If you are the sort of person who does not like to use public restrooms, I will warn you right now, this article is going to cause you some concern. It may lead you to hold it until you get home. It may even lead you to abandon bathrooms altogether for a bear’s life of pooping in the woods. The bears, after all, never have to worry about whether or not to put toilet paper around the rim of the seat. Then again, bears also don’t live in cities with million of other pooping bears.

I am getting ahead of myself a little. Before we get to what is living in public restrooms, we need to better understand the toilet, the restroom’s glamorous raison d’être. It is remarkably hard to identify the person who invented the first flushing toilet. Brighter minds have tried and failed. Praise is sometimes leveled on Sir Thomas Crapper. Crapper was a toilet visionary—no question. But crapper did not invent the flushing toilet, he just elaborated upon existing designs (Crap is not named for him, though that would be a better story.). Truth is, toilets are one of those inventions that followed need and so arose independently all around the world when the alternatives went from terrible to unbearable.
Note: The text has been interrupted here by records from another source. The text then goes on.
### design.v
`timescale 1ns / 1ps
module Lab2_topLvl(clk,reset,step,X,M,Z,Q);
	input clk, reset, step, X, M;
	output Z;
	output wire[2:0]Q;
	wire clk_wire;
	wire shot_out;
	clk_500_Hz clk0(.clk_in(clk),.reset(reset),.clk_out(clk_wire));
	debounce shot1(.clk(clk_wire),.reset(reset),.D_in(step),.D_out(shot_out));
	sequence_detector_010110 detector2(.clk(shot_out),.reset(reset),.X(X),
												  .M(M),			  .Z(Z),			 .Q(Q));
endmodule  
`timescale 1ns / 1ps
module clk_500_Hz(clk_in, reset, clk_out);
	input clk_in, reset;
	output clk_out;
	reg clk_out;
	integer i;
	always @(posedge clk_in or posedge reset) begin
		if (reset == 1'b1) begin
			i = 0;
			clk_out = 0;
		end
		else begin
			i = i + 1;
			if( i >= 100000) begin  
				clk_out = ~clk_out;
				i=0;
			end 
		end 
	end 
endmodule 
`timescale 1ns / 1ps
module dff(clk, reset, D, Q );
	input clk, reset, D;
	output reg Q;
	always@(posedge clk, posedge reset)
		begin  
		if( reset == 1'b1) 
			Q <= 1'b0; 
		else  
			Q <= D;  
		end  
endmodule  
`timescale 1ns / 1ps
module sequence_detector_010110(clk,reset,X,M,Z,Q);
	 input clk, reset, X, M;
	 output wire Z;
	 output wire [2:0] Q;
	 wire [2:0] MooreQ, MooreD, MealyQ, MealyD;
	 wire			Moore_Z, Mealy_Z;
	assign	MooreD[0] =  (~MooreQ[2]&~X)|(~MooreQ[0] & ~X)|
								 (MooreQ[2] & ~MooreQ[1] & ~MooreQ[0]);
	assign	MooreD[1] =  (MooreQ[2]& ~MooreQ[1] & ~X) | 		
								 (~MooreQ[2]&~MooreQ[1] & MooreQ[0] & X) | 
								 (~MooreQ[2] & MooreQ[1] & ~MooreQ[0] & ~X);
 	assign	MooreD[2] =  (MooreQ[1]& MooreQ[0] & X)| 
								 (MooreQ[2]& MooreQ[0] & ~X) | 
								 (MooreQ[2]& ~MooreQ[1] & ~MooreQ[0] & X);
	dff	moore_q0 (.clk(clk), .reset(reset), .D(MooreD[0]), .Q(MooreQ[0])),
			moore_q1 (.clk(clk), .reset(reset), .D(MooreD[1]), .Q(MooreQ[1])),
			moore_q2 (.clk(clk), .reset(reset), .D(MooreD[2]), .Q(MooreQ[2]));
	assign	Moore_Z =  (MooreQ[2]&MooreQ[1]);
	assign	MealyD[0] = (MealyQ[2]& ~MealyQ[0]) |
								(~MealyQ[2] & ~X);
	assign	MealyD[1] = (~MealyQ[2] & ~MealyQ[1] & MealyQ[0] & X) | 
								(MealyQ[1] & ~MealyQ[0] &~X) | 
								(MealyQ[2] &~MealyQ[0] &~X);
	assign	MealyD[2] = (MealyQ[1]&MealyQ[0] & X) |
								(MealyQ[2]& ~MealyQ[0] & X);
	dff	mealy_q0 (.clk(clk), .reset(reset), .D(MealyD[0]), .Q(MealyQ[0])),
			mealy_q1 (.clk(clk), .reset(reset), .D(MealyD[1]), .Q(MealyQ[1])),
			mealy_q2 (.clk(clk), .reset(reset), .D(MealyD[2]), .Q(MealyQ[2]));
	assign	Mealy_Z = (MealyQ[2]&MealyQ[0]&~X);
	assign  {Q,Z} = (~M) ? {MooreQ, Moore_Z} : {MealyQ, Mealy_Z};
endmodule  
`timescale 1ns / 1ps
module debounce(clk, reset, D_out, D_in);
	input  D_in, reset, clk;
	output D_out;
	wire   D_out;
	reg q9 , q8 , q7 , q6 , q5 , q4 , q3 , q2 , q1 , q0 ;
	always @(posedge clk or posedge reset)
		if(reset == 1'b1)
			{q9, q8, q7, q6, q5, q4, q3, q2, q1, q0} <= 10'b0;
		else begin 
			q9 <= q8; q8 <= q7; q7 <= q6; q6 <= q5; q5 <= q4; 			
			q4 <= q3; q3 <= q2; q2 <= q1; q1 <= q0; q0 <= D_in; 
		end  
	assign D_out = !q9 & q8 & q7 & q6 & q5 &
						 q4 & q3 & q2 & q1 & q0; 
endmodule  
### run.sh
#!/bin/bash
# OpenROAD 26Q1-2900-gdf79404cd8, Yosys 0.63+post, stock flow scripts
make -C /OpenROAD-flow-scripts/flow DESIGN_CONFIG=/design/flow/config.mk WORK_HOME=/design/flow/orfs finish
### config.mk
export PLATFORM = sky130hd
export DESIGN_NAME = Lab2_topLvl
export DESIGN_NICKNAME = Lab2_topLvl
export VERILOG_FILES = /design/flow/design.v
export SDC_FILE = /design/flow/constraint.sdc
export NUM_CORES = 4
export LEC_CHECK = 1
export CORE_UTILIZATION = 30
### constraint.sdc
current_design Lab2_topLvl

set clk_period 7.2
set clk_io_pct 0.2

create_clock -name clk0 -period $clk_period [get_ports {clk}]

set non_clock_inputs [all_inputs -no_clocks]
set_input_delay [expr $clk_period * $clk_io_pct] -clock clk0 $non_clock_inputs
set_output_delay [expr $clk_period * $clk_io_pct] -clock clk0 [all_outputs]
==> metrics.log <==
[flow] final metrics
INFO  metric status = finished clean
INFO  metric topCellsByArea = sky130_fd_sc_hd__dfrtp_1 44%, sky130_fd_sc_hd__xnor2_1 5.3%, sky130_fd_sc_hd__xor2_1 5.0%
INFO  metric drtPass1Iterations = 6
INFO  metric number_of_logged_tool_warnings = 25
INFO  metric ys_types = 55
INFO  metric avgViaCountPerCell = 4.99
INFO  metric holdBufCountCts = 0
INFO  metric maximum_buffer_depth_of_the_clock_tree = 2
INFO  metric yosys_area = 2780 sq um
INFO  metric first_global_vias = 1813
INFO  metric power.switching = 75.9 uW
INFO  metric cts_buffers = 5
INFO  metric synth.top_cell.area_share = 44.0%
INFO  metric hp-start = clk0.i[31]$_DFF_PP0_
INFO  metric timing.critical_path.fanout_max = 11
INFO  metric initial_antenna_violation_count = 0
INFO  metric power.clock.fraction = 44.2%
INFO  metric finalClockPeriodUsage = 58.8%
INFO  metric starting_density = 31.5%
INFO  metric instances_no_fill = 394
INFO  metric combPwrFrac = 3.1%
INFO  metric internal-power = 276 uW
INFO  metric share_seq_of_total_power = 52.7%
INFO  metric syn_area = 2780 sq um
INFO  metric place.detailed.instances = 386
INFO  metric first_pass_grt_wire_length = 8450 um
INFO  metric synth-async-reset-ratio = 100%
INFO  metric crit_path_start_kind = input port
INFO  metric finalSetupViolCount = 0
INFO  metric register_share_after_synthesis = 44.0%
INFO  metric max-vdd-ir-drop = 0.0721 mV
INFO  metric post-cts-setup-buffers = 0
INFO  metric rsz_0062_raised_after_global_routing = no
INFO  metric timing.setup.critical_path_class = in -> out
INFO  metric power.share.switching = 21.6%
INFO  metric timing.fmax = 0.236 GHz
INFO  metric grt_remaining_overflow = 0
INFO  metric initialDrtViolationCount = 130
INFO  metric cp_data_required_time = 5.76 ns
INFO  metric yosys.area.top_type = sky130_fd_sc_hd__dfrtp_1
INFO  metric timing.max_cap.violations = 0
INFO  metric floorplan.die.width = 98.3 um
INFO  metric hold_path.class = reg -> reg
INFO  metric top_ff_cell_synth = sky130_fd_sc_hd__dfrtp_1
INFO  metric slew_headroom = 54.5%
INFO  metric ys_cells = 286
INFO  metric postRouteAntennaNets = 0
INFO  metric unclocked_pins = 16
INFO  metric pin_count_of_the_biggest_net_entering_global_routing = 50
INFO  metric cts.htree.levels = 2
INFO  metric worst-slew-pin-transition = 0.678 ns
INFO  metric p_leak = 0.00120 uW
INFO  metric netlist_instances = 286
INFO  metric timing.final.hold_violations = 0
INFO  metric global_route.usage.total = 10.8%
INFO  metric clk-insertion-delay-late = 0.29 ns
INFO  metric final_layout_size_suffix_gt1_share = 15.7%
INFO  metric clock_tree_from_tritoncts = built
INFO  metric syn_area_cell = 9.73 sq um
INFO  metric period_minus_slack = 4.23 ns
INFO  metric drcViolationCount = 0
INFO  metric dp.final_hpwl = 3350 um
INFO  metric r2r_start = clk0.i[5]$_DFF_PP0_
INFO  metric io_buffer_count = 8
INFO  metric totalWireLength = 4800 um
INFO  metric area_delta_synth_final = 8.49%
INFO  metric pin_count = 9
INFO  metric chipArea = 9670 sq um
INFO  metric detailroute.via_count = 1967
INFO  metric die_height = 98.3 um
INFO  metric synth-warning-count = 3
INFO  metric ctsRootBufferMaster = sky130_fd_sc_hd__clkbuf_8
INFO  metric avgRoutedWirePerCell = 12.2 um
INFO  metric enable_flop_cells = 0
INFO  metric insertedDiodeCount = 0
INFO  metric postSynthRegisterBits = 49
INFO  metric core_area = 8850 sq um
INFO  metric cellPowerDensity = 116 nW/um^2
INFO  metric clkTransAtPathRegs = 0.06 ns
INFO  metric setup.worst_path.start = X
INFO  metric timing.clock.skew = 0.00456 ns
INFO  metric placementRows = 34
INFO  metric postCtsResizedCells = 0
INFO  metric gp_weighted_congestion = 0.845
INFO  metric final_max_slew_viol_count = 0
INFO  metric end_kind = output port
INFO  metric final.setup.tns = 0 ns
INFO  metric unconstrained_endpoints = 16
INFO  metric arrival = 2.79 ns
==> final timing paths <==
path	slack [ns]	cells past startpoint	end
worst max-delay path	2.97	4	Z
worst min-delay path	0.53	1	clk0.i[27]$_DFF_PP0_
worst max register to register	3.74	9	clk0.clk_out$_DFFE_PP0P_
worst min register to register	0.53	1	clk0.i[27]$_DFF_PP0_
max in group asynchronous	5.17	3	clk0.i[5]$_DFF_PP0_
min in group asynchronous	1.63	3	clk0.i[28]$_DFF_PP0_
==> logic make-up (layout without fill, tap and decap cells) <==
group | Yosys count | after routing | share of synthesized area [%]
and+or+nand+nor | 141 | 141 | 30.4
DFF | 49 | 49 | 44.0
xor gates and xnor gates | 33 | 33 | 10.4
AOI/OAI and AO/OA | 28 | 28 | 7.37
buffers and inverters | 27 | 27 | 4.63
muxes | 7 | 7 | 2.70
adders and majority gates | 1 | 1 | 0.449
==> worst max-delay path: stages <==
cell and delay (ns):
sky130_fd_sc_hd__clkdlybuf4s50_1 0.55, sky130_fd_sc_hd__nand2b_1 0.21, sky130_fd_sc_hd__o22ai_1 0.12, sky130_fd_sc_hd__clkdlybuf4s50_1 0.47
==> cells in the final DEF (no fill, tap or decap), types with 4 or more instances in the layout <==
cell,n
sky130_fd_sc_hd__nand4_1,15
sky130_fd_sc_hd__a21oi_1,6
sky130_fd_sc_hd__clkbuf_8,7
sky130_fd_sc_hd__dfrtp_1,49
sky130_fd_sc_hd__clkdlybuf4s50_1,8
sky130_fd_sc_hd__xnor2_1,17
sky130_fd_sc_hd__xor2_1,16
sky130_fd_sc_hd__inv_1,8
sky130_fd_sc_hd__o21ai_0,5
sky130_fd_sc_hd__and4_1,4
sky130_fd_sc_hd__nand3_1,15
sky130_fd_sc_hd__and3_1,5
sky130_fd_sc_hd__nor2b_1,7
sky130_fd_sc_hd__nor2_1,22
sky130_fd_sc_hd__nor3_1,7
sky130_fd_sc_hd__nor2_2,20
sky130_fd_sc_hd__nand2_1,19
==> cell usage after synthesis (5+ instances only) <==
library cell / number
sky130_fd_sc_hd__xor2_1: 16
sky130_fd_sc_hd__dfrtp_1: 49
sky130_fd_sc_hd__a21oi_1: 6
sky130_fd_sc_hd__nor2b_1: 7
sky130_fd_sc_hd__buf_2: 5
sky130_fd_sc_hd__nand2_1: 19
sky130_fd_sc_hd__xnor2_1: 17
sky130_fd_sc_hd__nand4_1: 15
sky130_fd_sc_hd__nand3_1: 15
sky130_fd_sc_hd__inv_1: 9
sky130_fd_sc_hd__nor3_1: 7
sky130_fd_sc_hd__nor2_2: 20
sky130_fd_sc_hd__o21ai_0: 5
sky130_fd_sc_hd__nor2_1: 22
sky130_fd_sc_hd__clkbuf_2: 5
sky130_fd_sc_hd__and3_1: 5
==> layer usage <==
metal | global-route usage, % | vias up | wire (um)
li1 | - | 1000 | -
met1 | 17.1 | 919 | 2470
met2 | 16.3 | 41 | 2030
met3 | 1.82 | 7 | 214
met4 | 1.49 | 0 | 79
met5 | 0 | - | 0
==> state kept, by name (all words and copies together), names as in the netlist <==
name,flops
detector2.moore_q2.Q,1
shot1.q7,1
shot1.q8,1
shot1.q0,1
detector2.mealy_q1.Q,1
shot1.q2,1
detector2.mealy_q2.Q,1
clk0.i,32
shot1.q6,1
shot1.q5,1
shot1.q9,1
shot1.q1,1
shot1.q4,1
shot1.q3,1
detector2.mealy_q0.Q,1
detector2.moore_q1.Q,1
detector2.moore_q0.Q,1
clk0.clk_out,1
==> stage by stage <==
step / worst slack, ns / instance area (sq um) / total power (uW) / util (%) / hold slack [ns]
floorplan: 3.93 / 2780 / 195 / - / 0.484
global placement: 2.97 / 2920 / 201 / 33.0 / 0.510
detailed placement: 2.97 / 2920 / 201 / 33.0 / 0.510
CTS: 2.97 / 3020 / 360 / 34.1 / 0.539
global route: 2.87 / 3020 / 365 / 34.1 / 0.565
finish: 2.97 / 3020 / 352 / 34.1 / 0.526
==> cell type report <==
class | instances | area, sq um
Clock buffer | 7 | 96.3
Clock inverter | 1 | 5.00
Fill cell | 918 | 5830
Inverter | 9 | 33.8
Multi-Input combinational cell | 210 | 1430
Sequential cell | 49 | 1230
Tap cell | 108 | 135
Timing Repair Buffer | 10 | 95.1
==> power by group through the flow <==
stage | Clock, uW | Sequential [uW] | Combinational, uW
after CTS | 163 | 185 | 11.8
final | 155 | 185 | 11.1
after global routing | 167 | 185 | 13.3
Power and IR drop assume default switching activity.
In urban Europe from the 1500s until the mid-1800s most homes lacked indoor plumbing. Folks were content to use chamber pots emptied out of windows with a heave. When throwing one’s feces out a window it was polite to yell some version of “look out below.” When accidentally walking under such falling feces, one assumes the standard thing to yell back was “oh crap.” With time, feces accumulated beneath windows to a depth that required shoveling. This and a general preponderance of waste eventually led to the use of indoor, flushing, toilets, but not until the 1850s. Until then, European cities reeked of filth and decay. The good ole days of London and other major cities were, at least for people, not so good.